Downloading or copying the box…
[/sourcecode]
Which this seemed to work. Downloading the helpers and such started and I waited patiently.
A Few Thoughts…
Needing to delete a hidden file struck me as one of those completely arbitrary and random solutions. It worked, which is awesome, but it working is a completely counter intuitive solution. I did a ‘destroy’ previously along with a number of things that were somewhat not intuitive. At this point the steps were fine, I had to ask for help, and I got help really fast. That’s awesome, but needing to go through those steps was unfortunate and ties back around to @jeffsussna‘s tweet earlier.
Hey #developersaskingmakers dudes: how come UX for Dev/Ops tools still sucks? @dberkholz @monkchips @sogrady
— Jeff Sussna (@jeffsussna) April 26, 2013
Anyway, as soon as I did this I decided Virtual Box it is. As it went through a 40 minute download of an image (??) it finished and displayed…
[sourcecode language=”bash”]
$ vagrant up –provider=vmware_fusionBringing machine ‘default’ up with ‘vmware_fusion’ provider…
[default] VMware requires root privileges to make many of the changes
necessary for Vagrant to control it. In a moment, Vagrant will ask for
your administrator password in order to install a helper that will have
permissions to make these changes. Note that Vagrant itself continues
to run without administrative privileges.
Password:
[default] Box ‘bosh-solo-0.6.4’ was not found. Fetching box from specified URL for
the provider ‘vmware_fusion’. Note that if the URL does not have
a box for this provider, you should interrupt Vagrant now and add
the box yourself. Otherwise Vagrant will attempt to download the
full box prior to discovering this error.
Downloading or copying the box…
Extracting box…te: 119k/s, Estimated time remaining: –:–:–)
The box you attempted to add doesn’t match the provider you specified.

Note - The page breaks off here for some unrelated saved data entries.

<file path="src/rtl/pif_regdecode_pkg.sv">
// pif_regdecode_pkg: shared tag codes, register indices and FSM state type for the I2C register decoder
package pif_regdecode_pkg;
  localparam int I2C_DATA_BITS = 6;
  localparam logic [1:0] A_ADDR = 2'b00;
  localparam logic [1:0] D_ADDR = 2'b01;
  localparam int REG_ID = 0;
  localparam int REG_SCRATCH = 1;
  localparam int REG_LED = 2;
  typedef enum logic [1:0] {IDLE, ARMED, DROP} state_t;
  function automatic logic [3:0] sat_inc(input logic [3:0] c);
    return (c == 4'hF) ? c : c + 4'd1;
  endfunction
endpackage

</file>
<file path="src/rtl/pif_regdecode_if.sv">
// pif_regdecode_if: received-byte stream in, register contents and status out
interface pif_regdecode_if;
  import pif_regdecode_pkg::*;
  logic                     RX_VALID;
  logic [7:0]               RX_DATA;
  logic                     RX_STOP;
  logic [I2C_DATA_BITS-1:0] LED_CTRL;
  logic [I2C_DATA_BITS-1:0] SCRATCH;
  logic                     WR_STB;
  logic [7:0]               RD_DATA;
  logic [3:0]               ERR_CNT;
  modport master (output RX_VALID, RX_DATA, RX_STOP, input LED_CTRL, SCRATCH, WR_STB, RD_DATA, ERR_CNT);
  modport slave  (input RX_VALID, RX_DATA, RX_STOP, output LED_CTRL, SCRATCH, WR_STB, RD_DATA, ERR_CNT);
endinterface

</file>
<file path="src/rtl/pif_regdecode.sv">
// pif_regdecode: decodes tagged I2C write bytes into an address/data register file; REGDEC_AUTOINC_EN enables address auto-increment
module pif_regdecode
  import pif_regdecode_pkg::*;
#(
  parameter int                       NUM_REGS = 4,
  parameter logic [I2C_DATA_BITS-1:0] ID_VALUE = 6'h2A
) (
  input logic            CLK,
  input logic            RST,
  pif_regdecode_if.slave bus
);
  localparam int AW = $clog2(NUM_REGS);
  state_t                   state_q, state_d;
  logic [AW-1:0]            addr_q, addr_d;
  logic [I2C_DATA_BITS-1:0] regs_q [NUM_REGS];
  logic [I2C_DATA_BITS-1:0] regs_d [NUM_REGS];
  logic [3:0]               err_q, err_d;
  logic                     wr_stb_q, wr_stb_d;
  logic [1:0]               tag;
  logic [I2C_DATA_BITS-1:0] pay;
  logic                     in_range;
  assign tag = bus.RX_DATA[7:6];
  assign pay = bus.RX_DATA[I2C_DATA_BITS-1:0];
  assign in_range = {1'b0, pay} < 7'(NUM_REGS);
  // byte decode first, then STOP overrides the next state so a coincident byte is still processed
  always_comb begin
    state_d = state_q;
    addr_d = addr_q;
    regs_d = regs_q;
    err_d = err_q;
    wr_stb_d = 1'b0;
    if (bus.RX_VALID) begin
      if (tag == A_ADDR && in_range) begin
        addr_d = pay[AW-1:0];
        state_d = ARMED;
      end else if (tag == A_ADDR) begin
        err_d = sat_inc(err_q);
        state_d = DROP;
      end else if (tag == D_ADDR && state_q == ARMED) begin
        if (addr_q != '0) begin
          regs_d[addr_q] = pay;
          wr_stb_d = 1'b1;
`ifdef REGDEC_AUTOINC_EN
          addr_d = (addr_q == AW'(NUM_REGS - 1)) ? AW'(1) : addr_q + AW'(1);
`else
          addr_d = addr_q;
`endif
        end
      end else begin
        err_d = sat_inc(err_q);
      end
    end
    if (bus.RX_STOP) state_d = IDLE;
  end
  // state, address, register file and status registers
  always_ff @(posedge CLK) begin
    if (RST) begin
      state_q <= IDLE;
      addr_q <= '0;
      regs_q <= '{default: '0};
      err_q <= '0;
      wr_stb_q <= 1'b0;
    end else begin
      state_q <= state_d;
      addr_q <= addr_d;
      regs_q <= regs_d;
      err_q <= err_d;
      wr_stb_q <= wr_stb_d;
    end
  end
  assign bus.RD_DATA = {2'b01, (addr_q == '0) ? ID_VALUE : regs_q[addr_q]};
  assign bus.SCRATCH = regs_q[REG_SCRATCH];
  assign bus.WR_STB = wr_stb_q;
  assign bus.ERR_CNT = err_q;
  if (NUM_REGS > REG_LED) begin : g_led
    assign bus.LED_CTRL = regs_q[REG_LED];
  end else begin : g_noled
    assign bus.LED_CTRL = '0;
  end
endmodule

</file>
<file path="src/flat_wrapper.sv">
// flat-port wrapper written by rule: the top's interface ports become plain ports
module pif_regdecode_flat import pif_regdecode_pkg::*;
#(
  parameter int                       NUM_REGS = 4,
  parameter logic [I2C_DATA_BITS-1:0] ID_VALUE = 6'h2A
)
  (CLK, RST, bus_RX_VALID, bus_RX_DATA, bus_RX_STOP, bus_LED_CTRL, bus_SCRATCH, bus_WR_STB, bus_RD_DATA, bus_ERR_CNT);
  pif_regdecode_if bus_i ();
  input logic CLK;
  input logic RST;
  input wire logic [$bits(bus_i.RX_VALID)-1:0] bus_RX_VALID;
  input wire logic [$bits(bus_i.RX_DATA)-1:0] bus_RX_DATA;
  input wire logic [$bits(bus_i.RX_STOP)-1:0] bus_RX_STOP;
  output wire logic [$bits(bus_i.LED_CTRL)-1:0] bus_LED_CTRL;
  output wire logic [$bits(bus_i.SCRATCH)-1:0] bus_SCRATCH;
  output wire logic [$bits(bus_i.WR_STB)-1:0] bus_WR_STB;
  output wire logic [$bits(bus_i.RD_DATA)-1:0] bus_RD_DATA;
  output wire logic [$bits(bus_i.ERR_CNT)-1:0] bus_ERR_CNT;
  assign bus_i.RX_VALID = bus_RX_VALID;
  assign bus_i.RX_DATA = bus_RX_DATA;
  assign bus_i.RX_STOP = bus_RX_STOP;
  assign bus_LED_CTRL = bus_i.LED_CTRL;
  assign bus_SCRATCH = bus_i.SCRATCH;
  assign bus_WR_STB = bus_i.WR_STB;
  assign bus_RD_DATA = bus_i.RD_DATA;
  assign bus_ERR_CNT = bus_i.ERR_CNT;
  pif_regdecode #(.NUM_REGS(NUM_REGS), .ID_VALUE(ID_VALUE)) u_core (.CLK(CLK), .RST(RST), .bus(bus_i));
endmodule
</file>
<file path="config.mk">
export PLATFORM = sky130hd
export DESIGN_NAME = pif_regdecode_flat
export DESIGN_NICKNAME = d
export VERILOG_FILES = /design/src/rtl/pif_regdecode_pkg.sv /design/src/rtl/pif_regdecode_if.sv /design/src/rtl/pif_regdecode.sv /design/src/flat_wrapper.sv
export SDC_FILE = /design/constraint.sdc
export NUM_CORES = 1
export LEC_CHECK = 0
export CORE_UTILIZATION = 35
export DETAILED_ROUTE_END_ITERATION = 7
export SYNTH_ARGS = -nofsm -noshare
export SYNTH_HDL_FRONTEND = slang
export SYNTH_SLANG_ARGS = --single-unit
</file>
<file path="constraint.sdc">
create_clock -name CLK -period 2.1 [get_ports CLK]
set_input_delay 0.21 -clock CLK [delete_from_list [all_inputs] [get_ports CLK]]
set_output_delay 0.21 -clock CLK [all_outputs]
set_load 0.01 [all_outputs]
</file>
# After elaboration in Yosys (flattened, before gate mapping)
# Index checks and enable logic that the tools add are counted.
word_totals:
  ff_bits: 33
  in_bits: 12
  out_inout_bits: 25
  word_cells: 47
op_classes:
  n_addsub: 1
  order_cmp: 3
  n_eq_ne: 4
  muxes: 13
  bitwise_logic: 5
  reduce_logical: 13
ops:
  columns: ["op", "count"]
  rows:
  - ["bitwise mux 24 bit", 1]
  - ["2-to-1 mux 6 bit", 4]
  - ["binary-select mux 6 bit (select 2 bit)", 1]
  - ["demux 6 bit (select 2 bit)", 1]
  - ["2-to-1 mux 4 bit", 3]
  - ["< comparator 6 x 3 -> 1 bit, second input constant", 1]
  - ["AND reduction 5 bit", 1]
  - ["OR reduction 5 bit", 1]
  - ["adder 4 x 1 -> 4 bit, second input constant", 1]
  - ["equality test 2 x 1 -> 1 bit, second input constant", 2]
  - ["equality test 4 bit, second input constant", 1]
  - ["logical NOT 2 bit", 2]
  - ["2-to-1 mux 2 bit", 2]
  - ["inverter 1 bit", 4]
  - ["AND reduction 2 bit", 2]
  - ["nonzero test 2 bit", 2]
  - ["greater-or-equal comparator 3 bit, second input constant", 1]
  - ["logical AND 1 bit", 3]
  - ["< comparator 3 x 1 -> 1 bit, second input constant", 1]
  - ["inverter 2 -> 3 bit", 1]
  - ["AND reduction 3 bit", 1]
  - ["inequality test 2 x 1 -> 1 bit, second input constant", 1]
  - ["OR reduction 2 bit", 1]
  - ["2-to-1 mux 1 bit", 1]

# Logic depth before layout (Yosys ltp)
logic_depth:
  depth_word: 6
  depth_mapped: 5
  mapped_depth_nobuf: 5

# Worst setup path before layout
# Ideal clock, no wire load.
synth_timing:
  path_kind: "input port to flip-flop"
  startpoint: "input port bus_RX_DATA[3]"
  endpoint: "register u_core.addr_q[0]"
  setup_ns: 0.132
  arrival_ns: 1.417
  required_ns: 1.968
  setup_slack_ns: 0.551
  stages: 4
  path_buffers: 0
  cell_sequence: "or4_4 > or4b_4 > nand2_1 > a21oi_1"
synth_via:
  elab_chain_len: 3
synth_rtl:
  columns: ["item", "line", "rtl"]
  rows:
  - ["from (decl)", "flat_wrapper.sv:12", "input wire logic [$bits(bus_i.RX_DATA)-1:0] bus_RX_DATA;"]
  - ["< comparator 6 x 3 -> 1 bit", "pif_regdecode.sv:24", "assign in_range = {1'b0, pay} < 7'(NUM_REGS);"]
  - ["logical AND 1 bit", "pif_regdecode.sv:33", "if (tag == A_ADDR && in_range) begin"]
  - ["AND reduction 2 bit (no source line)", null, null]
  - ["to (signal assigned)", "pif_regdecode.sv:65", "addr_q <= addr_d;"]
  - ["to (decl)", "pif_regdecode.sv:14", "logic [AW-1:0] addr_q, addr_d;"]
# No other way between the ends.
# A chain may end at the register's enable or synchronous reset.

# Worst setup path after layout
layout_timing:
  startpoint: "register u_core.addr_q[1]"
  endpoint: "output port bus_RD_DATA[3]"
layout_via:
  elab_chain_len: 5
  word_cells_on_any_way: 6
  cone_classes: "mux (4); bitwise (1); reduce/logical (1)"
layout_rtl:
  columns: ["item", "line", "rtl"]
  rows:
  - ["inverter 2 -> 3 bit (implied by the code)", "pif_regdecode.sv:71", "assign bus.RD_DATA = {2'b01, (addr_q == '0) ? ID_VALUE : regs_q[addr_q]};"]
  - ["binary-select mux 6 bit (select 2 bit)", "pif_regdecode.sv:71", null]
  - ["2-to-1 mux 6 bit (implied by the code) (2 in a row)", "pif_regdecode.sv:71", null]
  - ["2-to-1 mux 6 bit *", "pif_regdecode.sv:71", null]
  - ["to (decl)", "flat_wrapper.sv:17", "output wire logic [$bits(bus_i.RD_DATA)-1:0] bus_RD_DATA;"]
# Mark *: on every way between the ends. The rest lies on a longest branch, timed or not. The select of a mux whose other input is x is not followed.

Provider expected: vmware_fusion
Provider of box: virtualbox
[/sourcecode]
… because the image isn’t available for vmware according to Vagrant, so for now, with some solutions and more questions I’m just going to go with the Virtual Box Solution and get back on track with the larger picture blog entry I’m writing. Thanks to @brianmmclain, @mitchelh, @jeffsussna and @thoward37.